Problem statement>
If a line of the data below holds the word "automatic", list it.

START Supplied data

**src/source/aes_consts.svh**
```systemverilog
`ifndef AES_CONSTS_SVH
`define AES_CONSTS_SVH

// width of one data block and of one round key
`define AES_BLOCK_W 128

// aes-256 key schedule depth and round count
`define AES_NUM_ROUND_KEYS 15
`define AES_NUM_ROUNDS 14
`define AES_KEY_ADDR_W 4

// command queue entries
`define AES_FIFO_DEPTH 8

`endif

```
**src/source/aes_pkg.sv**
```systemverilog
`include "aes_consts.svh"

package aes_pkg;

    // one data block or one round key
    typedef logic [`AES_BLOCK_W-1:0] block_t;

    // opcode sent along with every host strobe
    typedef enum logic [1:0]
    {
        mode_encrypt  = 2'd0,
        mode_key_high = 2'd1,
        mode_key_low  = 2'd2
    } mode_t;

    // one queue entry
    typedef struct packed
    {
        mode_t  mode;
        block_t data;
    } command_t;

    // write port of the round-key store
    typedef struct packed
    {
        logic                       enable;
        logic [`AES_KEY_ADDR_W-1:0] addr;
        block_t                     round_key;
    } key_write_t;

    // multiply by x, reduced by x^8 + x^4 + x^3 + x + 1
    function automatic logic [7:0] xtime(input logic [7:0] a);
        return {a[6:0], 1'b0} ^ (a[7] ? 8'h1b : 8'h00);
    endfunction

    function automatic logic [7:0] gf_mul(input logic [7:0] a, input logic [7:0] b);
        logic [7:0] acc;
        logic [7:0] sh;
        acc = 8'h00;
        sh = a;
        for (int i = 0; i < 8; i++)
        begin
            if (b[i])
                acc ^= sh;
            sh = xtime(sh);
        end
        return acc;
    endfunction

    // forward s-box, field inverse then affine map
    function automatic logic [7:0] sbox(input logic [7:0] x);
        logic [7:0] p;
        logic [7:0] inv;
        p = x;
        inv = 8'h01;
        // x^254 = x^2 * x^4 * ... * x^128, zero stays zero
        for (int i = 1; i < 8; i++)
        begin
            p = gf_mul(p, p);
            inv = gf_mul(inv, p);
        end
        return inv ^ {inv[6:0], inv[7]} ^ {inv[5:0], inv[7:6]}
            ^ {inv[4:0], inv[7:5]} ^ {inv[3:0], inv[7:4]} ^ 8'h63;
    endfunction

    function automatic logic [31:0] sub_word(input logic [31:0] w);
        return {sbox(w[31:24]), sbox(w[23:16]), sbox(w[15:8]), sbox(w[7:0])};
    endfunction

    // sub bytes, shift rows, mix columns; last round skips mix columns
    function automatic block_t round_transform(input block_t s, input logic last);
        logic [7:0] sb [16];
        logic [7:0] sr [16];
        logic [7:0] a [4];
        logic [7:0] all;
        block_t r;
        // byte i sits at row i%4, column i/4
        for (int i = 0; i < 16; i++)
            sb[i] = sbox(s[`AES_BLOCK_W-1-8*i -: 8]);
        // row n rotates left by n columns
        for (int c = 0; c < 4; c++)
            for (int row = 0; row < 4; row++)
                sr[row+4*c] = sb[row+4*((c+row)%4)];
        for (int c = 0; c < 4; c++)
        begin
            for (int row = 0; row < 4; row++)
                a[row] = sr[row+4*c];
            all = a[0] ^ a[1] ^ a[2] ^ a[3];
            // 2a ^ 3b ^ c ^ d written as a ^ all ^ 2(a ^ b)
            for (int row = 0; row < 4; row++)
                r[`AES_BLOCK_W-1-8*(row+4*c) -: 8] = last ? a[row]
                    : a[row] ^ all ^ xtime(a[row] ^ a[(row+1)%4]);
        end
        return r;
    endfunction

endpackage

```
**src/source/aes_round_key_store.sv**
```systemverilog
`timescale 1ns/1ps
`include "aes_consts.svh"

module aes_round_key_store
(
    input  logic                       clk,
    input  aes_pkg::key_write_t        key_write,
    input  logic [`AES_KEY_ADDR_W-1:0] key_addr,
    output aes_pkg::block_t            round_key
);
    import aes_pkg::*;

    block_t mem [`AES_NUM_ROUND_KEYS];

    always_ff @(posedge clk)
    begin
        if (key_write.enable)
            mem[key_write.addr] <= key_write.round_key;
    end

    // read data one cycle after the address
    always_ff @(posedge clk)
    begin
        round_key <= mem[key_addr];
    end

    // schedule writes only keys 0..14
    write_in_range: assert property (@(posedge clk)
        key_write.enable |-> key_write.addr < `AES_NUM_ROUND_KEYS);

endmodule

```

END Supplied data

Task output>
    function automatic logic [7:0] xtime(input logic [7:0] a);
    function automatic logic [7:0] gf_mul(input logic [7:0] a, input logic [7:0] b);
    function automatic logic [7:0] sbox(input logic [7:0] x);
    function automatic logic [31:0] sub_word(input logic [31:0] w);
    function automatic block_t round_transform(input block_t s, input logic last);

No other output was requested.